Accurate predicting of lake level fluctuations is essential and basic in water resources management for water supply purposes. The predicting of lake level is complicated because of it is affected by nonlinear hydrological processes. This paper applies integrated wavelet and auto regressive moving average (ARMA), adaptive neuro fuzzy inference system (ANFIS) and support vector regression (SVR) models for forecasting monthly lake level fluctuations. First, lake level time series is decomposed into low and high frequency components by using discrete wavelet transform. Then, each component is separately predicted by using ARMA, ANFIS and SVR models. Finally, the predicted components are summed to obtain estimated original lake level time series. The performance of the proposed WSVR (Wavelet-SVR), WANFIS (Wavelet-ANFIS) and WARMA (Wavelet-ARMA) models is compared with single ARMA, SVR and ANFIS models. Results show that the integrated models give better precision in forecasting lake levels in the study region when compared to single models. WSVR model is found to be slightly better than the other integrated models.

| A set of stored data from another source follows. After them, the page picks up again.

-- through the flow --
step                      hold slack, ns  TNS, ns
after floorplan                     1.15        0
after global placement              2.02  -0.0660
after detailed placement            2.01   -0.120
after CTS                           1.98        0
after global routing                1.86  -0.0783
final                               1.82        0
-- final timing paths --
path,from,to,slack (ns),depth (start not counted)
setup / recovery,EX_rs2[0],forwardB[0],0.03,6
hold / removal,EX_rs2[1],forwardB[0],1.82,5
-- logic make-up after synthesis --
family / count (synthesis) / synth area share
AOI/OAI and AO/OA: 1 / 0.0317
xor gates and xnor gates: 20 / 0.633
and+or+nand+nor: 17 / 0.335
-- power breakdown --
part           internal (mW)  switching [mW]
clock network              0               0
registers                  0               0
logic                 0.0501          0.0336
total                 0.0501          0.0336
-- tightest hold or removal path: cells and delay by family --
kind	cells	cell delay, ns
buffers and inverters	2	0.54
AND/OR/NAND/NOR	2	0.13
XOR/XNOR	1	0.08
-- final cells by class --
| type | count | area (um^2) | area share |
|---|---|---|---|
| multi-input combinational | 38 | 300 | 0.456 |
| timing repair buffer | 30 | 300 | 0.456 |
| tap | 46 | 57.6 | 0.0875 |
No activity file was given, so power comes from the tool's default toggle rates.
### ./config.mk
export PLATFORM = sky130hd
export DESIGN_NAME = top_module
export DESIGN_NICKNAME = top_module
export VERILOG_FILES = /design/flow/design.v
export SDC_FILE = /design/flow/constraint.sdc
export NUM_CORES = 4
export LEC_CHECK = 1
export CORE_AREA = 10 10 449 449
export DIE_AREA = 0 0 459 459
### ./run.sh
#!/bin/bash
# OpenROAD 26Q1-2900-gdf79404cd8, Yosys 0.63+post, stock flow scripts
make -C /OpenROAD-flow-scripts/flow DESIGN_CONFIG=/design/flow/config.mk WORK_HOME=/design/flow/orfs finish
### ./constraint.sdc
current_design top_module

set clk_period 1.1
set clk_io_pct 0.2

create_clock -name clk0 -period $clk_period [get_ports {clk}]

set non_clock_inputs [all_inputs -no_clocks]
set_input_delay [expr $clk_period * $clk_io_pct] -clock clk0 $non_clock_inputs
set_output_delay [expr $clk_period * $clk_io_pct] -clock clk0 [all_outputs]
### ./design.v
module top_module(
    input clk,
    input load,
    input [511:0] data,
    output [511:0] q ); 
    always @(posedge clk) begin
        if (load) q <= data;
      else q <= q[511:1] ^ {q[510:0], 1'b0};
    end
endmodule
--- /design/flow/design.v ---
package DTB_PKG;
   localparam integer unsigned  TRB_WIDTH = 32;
   localparam integer unsigned  TRB_ADDR_WIDTH = 8;
   localparam integer unsigned  TRB_DEPTH = 256;
   localparam integer unsigned  TRB_MAX_TRACES = 16;
   localparam integer unsigned  TRB_NTRACE_BITS = $clog2($clog2(TRB_MAX_TRACES) + 1);
   typedef enum logic[1:0]
                {
                 trace_mode     = 2'b00,
                 rw_stream_mode = 2'b01,
                 r_stream_mode  = 2'b10,
                 w_stream_mode  = 2'b11
                 } trg_mode_t;
   localparam integer unsigned  TRB_DELAY_BITS = 8 - 2 - TRB_NTRACE_BITS;
   typedef struct               packed {
      trg_mode_t                  trg_mode;
      logic [TRB_NTRACE_BITS-1:0] trg_num_traces;
      logic [TRB_DELAY_BITS-1:0]  trg_delay;
   } control_t;
   localparam                     logic [2 + TRB_NTRACE_BITS + TRB_DELAY_BITS -1 :0] CONTROL_DEFAULT = '0;
   typedef struct                 packed {
      logic                       trg_event;
      bit [ $clog2(TRB_WIDTH)-1:0 ] event_pos;
      logic [7 - $clog2(TRB_WIDTH) - 1:0] zero;
   } status_t;
   localparam                       status_t STATUS_DEFAULT = '0;
   endpackage : DTB_PKG  
localparam integer unsigned TRB_WIDTH = 32;
localparam integer unsigned TRB_ADDR_WIDTH = 8;
localparam integer unsigned TRB_DEPTH = 32;
localparam integer unsigned TRB_MAX_TRACES = 16;
localparam integer unsigned TRB_NTRACE_BITS = $clog2($clog2(TRB_MAX_TRACES));
typedef enum logic [1:0] {
  trace_mode     = 2'b00,
  rw_stream_mode = 2'b01,
  r_stream_mode  = 2'b10,
  w_stream_mode  = 2'b11
} trg_mode_t;
localparam integer unsigned TRB_MODE_BITS = 2;
localparam integer unsigned TRB_CONTROL_BITS = 8;
localparam integer unsigned TRB_DELAY_BITS = 8 - 2 - TRB_NTRACE_BITS;
typedef struct packed {
  trg_mode_t                  trg_mode;
  logic [TRB_NTRACE_BITS-1:0] trg_num_traces;
  logic [TRB_DELAY_BITS-1:0]  trg_delay;
} control_t;
localparam logic [2 + TRB_NTRACE_BITS + TRB_DELAY_BITS -1 : 0] CONTROL_DEFAULT = '0;
typedef struct packed {
  logic                               trg_event;
  bit [$clog2(TRB_WIDTH)-1:0]         event_pos;
  logic [7 - $clog2(TRB_WIDTH) - 1:0] zero;
} status_t;
localparam integer unsigned TRB_STATUS_BITS = 8;
localparam status_t STATUS_DEFAULT = '0;
module Logger (
               input logic                         CLK_I,
               input logic                         RST_NI,
               input logic [TRB_CONTROL_BITS-1:0]  CONTROL_I,
               output logic [TRB_STATUS_BITS-1:0]  STATUS_O,
               input logic                         RW_TURN_I,
               output logic                        WRITE_O,
               input logic                         WRITE_ALLOW_I,
               input logic                         READ_ALLOW_I,
               output logic [TRB_ADDR_WIDTH-1:0]   READ_PTR_O,
               input logic [TRB_WIDTH-1:0]         DMEM_I,
               output logic [TRB_ADDR_WIDTH-1:0]   WRITE_PTR_O,
               output logic [TRB_WIDTH-1:0]        DMEM_O,
               output logic [1:0]                  MODE_O,
               output bit [TRB_NTRACE_BITS-1:0]    NTRACE_O,
               input logic [$clog2(TRB_WIDTH)-1:0] EVENT_POS_I,
               input logic                         TRG_EVENT_I,
               output logic                        TRG_DELAYED_O,
               output logic [TRB_WIDTH-1:0]        DATA_O,
               input logic                         LOAD_REQUEST_I,
               output logic                        LOAD_GRANT_O,
               input logic [TRB_WIDTH-1:0]         DATA_I,
               input logic                         STORE_I,
               output logic                        STORE_PERM_O
               );
   control_t control;
   assign control = CONTROL_I;
   assign MODE_O = control.trg_mode;
   assign NTRACE_O = control.trg_num_traces;
   status_t status;
   assign status.zero = '0;
   assign STATUS_O = status;
   assign status.event_pos = EVENT_POS_I;
   assign TRG_DELAYED_O = status.trg_event;
   bit [TRB_ADDR_WIDTH-1:0]                        write_ptr;
   assign WRITE_PTR_O = write_ptr;
   logic                                           trg_event;
   always_ff @(posedge CLK_I) begin : STICKY_TRG_EVENT_ADDRESS
      if (!RST_NI) begin
         trg_event <= 0;
      end
      else if (TRG_EVENT_I == 1 && trg_event == 0) begin
         trg_event <= 1;
      end
   end
   bit [TRB_ADDR_WIDTH-1:0] hist_count;
   logic                    write;
   assign WRITE_O = write;
   always_ff @(posedge CLK_I) begin : PRE_TRIGGER_PROC
      if(!RST_NI || !trg_event) begin
         hist_count <= ((control.trg_delay) * (TRB_DEPTH-1)) / (2**TRB_DELAY_BITS-1);
         status.trg_event <= 0;
      end
      else begin
         if (write && RW_TURN_I) begin
            if (hist_count > 0) begin
               hist_count <= hist_count - 1;
               status.trg_event <= 0;
            end
            else begin
               status.trg_event <= 1;
            end
         end
      end  
   end  
   bit [TRB_ADDR_WIDTH-1:0] read_ptr;
   assign READ_PTR_O = read_ptr;
   logic                    pending_write;
   logic                    read_valid;
   always_comb begin
      read_valid = 0;
      if (READ_ALLOW_I) begin
         if (control.trg_mode == w_stream_mode ) begin
            read_valid = 1;
         end
         else begin
            if ((read_ptr+1) % TRB_DEPTH != write_ptr) begin
               read_valid = 1;
            end
         end
      end
   end
   logic                    write_valid;
   assign STORE_PERM_O = write_valid;
   logic                    ignore_pointer_collision;
   assign ignore_pointer_collision = control.trg_mode == trace_mode
                                     || control.trg_mode == r_stream_mode;
   always_comb begin
      write_valid = 0;
      if (WRITE_ALLOW_I) begin
         if (control.trg_mode == trace_mode) begin
            if (!status.trg_event) begin
               write_valid = 1;
            end
         end
         else if (control.trg_mode == rw_stream_mode) begin
            if (write_ptr != read_ptr) begin
               write_valid = 1;
            end
         end
         else if (control.trg_mode == r_stream_mode) begin
            write_valid = 1;
         end
      end
   end
   assign write = pending_write & RW_TURN_I & write_valid;
   always_ff @(posedge CLK_I) begin : WRITE_PROC
      if (!RST_NI) begin
         pending_write <= 0;
         DMEM_O <= '0;
         if(control.trg_mode == trace_mode) begin
            write_ptr <= 0;
         end
         else begin
            write_ptr <= TRB_DEPTH/2 - 1;
         end
      end
      else begin
         if (STORE_I) begin
            pending_write <= 1;
            DMEM_O <= DATA_I;
         end
         if (write_valid) begin
            if (pending_write && RW_TURN_I) begin
               pending_write <= 0;
               write_ptr <= (write_ptr + 1) % TRB_DEPTH;
            end
         end
      end
   end
   logic pending_read, finished_read;
   always_ff @(posedge CLK_I) begin : READ_PROC
      if (!RST_NI) begin
         pending_read <= 0;
         finished_read <= 0;
         if(control.trg_mode == trace_mode) begin
            read_ptr <= 1;
         end
         else begin
            read_ptr <= 0;
         end
      end
      else begin
         if(!LOAD_REQUEST_I) begin
            finished_read <= 0;
         end
         if (LOAD_REQUEST_I && !finished_read) begin
            pending_read <= 1;
         end
         if (!finished_read && read_valid) begin
            if ((LOAD_REQUEST_I || pending_read) && !RW_TURN_I) begin
               pending_read <= 0;
               finished_read <= 1;
               read_ptr <= (read_ptr + 1) % TRB_DEPTH;
            end
         end
      end
   end
   always_comb begin : READ_DATA_OUT
      if(!RST_NI) begin
         DATA_O = '0;
         LOAD_GRANT_O = 0;
      end
      else begin
         LOAD_GRANT_O = 0;
         DATA_O = '0;
         if (!finished_read && read_valid) begin
            if ((LOAD_REQUEST_I || pending_read) && !RW_TURN_I) begin
               DATA_O = DMEM_I;
               LOAD_GRANT_O = 1;
            end
         end
      end
   end
endmodule
## flow/design.v

```verilog
package DTB_PKG;
   localparam integer unsigned  TRB_WIDTH = 32;
   localparam integer unsigned  TRB_ADDR_WIDTH = 8;
   localparam integer unsigned  TRB_DEPTH = 256;
   localparam integer unsigned  TRB_MAX_TRACES = 16;
   localparam integer unsigned  TRB_NTRACE_BITS = $clog2($clog2(TRB_MAX_TRACES) + 1);
   typedef enum logic[1:0]
                {
                 trace_mode     = 2'b00,
                 rw_stream_mode = 2'b01,
                 r_stream_mode  = 2'b10,
                 w_stream_mode  = 2'b11
                 } trg_mode_t;
   localparam integer unsigned  TRB_DELAY_BITS = 8 - 2 - TRB_NTRACE_BITS;
   typedef struct               packed {
      trg_mode_t                  trg_mode;
      logic [TRB_NTRACE_BITS-1:0] trg_num_traces;
      logic [TRB_DELAY_BITS-1:0]  trg_delay;
   } control_t;
   localparam                     logic [2 + TRB_NTRACE_BITS + TRB_DELAY_BITS -1 :0] CONTROL_DEFAULT = '0;
   typedef struct                 packed {
      logic                       trg_event;
      bit [ $clog2(TRB_WIDTH)-1:0 ] event_pos;
      logic [7 - $clog2(TRB_WIDTH) - 1:0] zero;
   } status_t;
   localparam                       status_t STATUS_DEFAULT = '0;
   endpackage : DTB_PKG  
module RV_Interface
  #(
    parameter integer unsigned WRITE_WIDTH = 8,
    parameter integer unsigned READ_WIDTH = 8
    ) (
       input logic                    CLK_I,
       input logic                    RST_NI,
       input logic                    READ_READY_I,
       output logic                   READ_VALID_O,
       output logic [READ_WIDTH-1:0]  READ_DATA_O,
       output logic                   WRITE_READY_O,
       input logic                    WRITE_VALID_I,
       input logic [WRITE_WIDTH-1:0]  WRITE_DATA_I,
       input logic                    READ_ENABLE_I,
       input logic                    WRITE_ENABLE_I,
       output logic                   UPDATE_O,
       output logic [WRITE_WIDTH-1:0] DATA_O,
       input logic                    CHANGE_I,
       input logic [READ_WIDTH-1:0]   DATA_I,
       output logic                   READ_O
       );
   logic                              pending_read;
   assign READ_DATA_O = DATA_I;
   assign READ_VALID_O = pending_read && READ_ENABLE_I;
   assign READ_O = ~pending_read & READ_READY_I;
   always_ff @(posedge CLK_I) begin : READ_PROC
      if(!RST_NI) begin
         pending_read <= 0;
      end
      else begin
         if (CHANGE_I || READ_ENABLE_I && READ_READY_I) begin
            pending_read <= 1;
         end
         if (pending_read && READ_READY_I) begin
            pending_read <= 0;
         end
      end
   end
   logic pending_write;
   assign WRITE_READY_O = WRITE_VALID_I & pending_write;
   assign UPDATE_O = pending_write & WRITE_ENABLE_I;
   always_ff @(posedge CLK_I) begin : REG_DATA_O
      if(!RST_NI) begin
         DATA_O <= '0;
      end
      else begin
         if(WRITE_VALID_I) begin
            DATA_O <= WRITE_DATA_I;
         end
      end
   end
   always_ff @(posedge CLK_I) begin : WRITE_PROC
      if(!RST_NI) begin
         pending_write <= 0;
      end
      else begin
         if (WRITE_VALID_I) begin
            pending_write <= 1;
         end
         if (pending_write && WRITE_ENABLE_I) begin
            pending_write <= 0;
         end
      end
   end
endmodule  
```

Copyright Springer Science+Business Media Dordrecht 2016

Suggested Citation

  • Maryam Shafaei & Ozgur Kisi, 2016. "Lake Level Forecasting Using Wavelet-SVR, Wavelet-ANFIS and Wavelet-ARMA Conjunction Models," Water Resources Management: An International Journal, Published for the European Water Resources Association (EWRA), Springer;European Water Resources Association (EWRA), vol. 30(1), pages 79-97, January.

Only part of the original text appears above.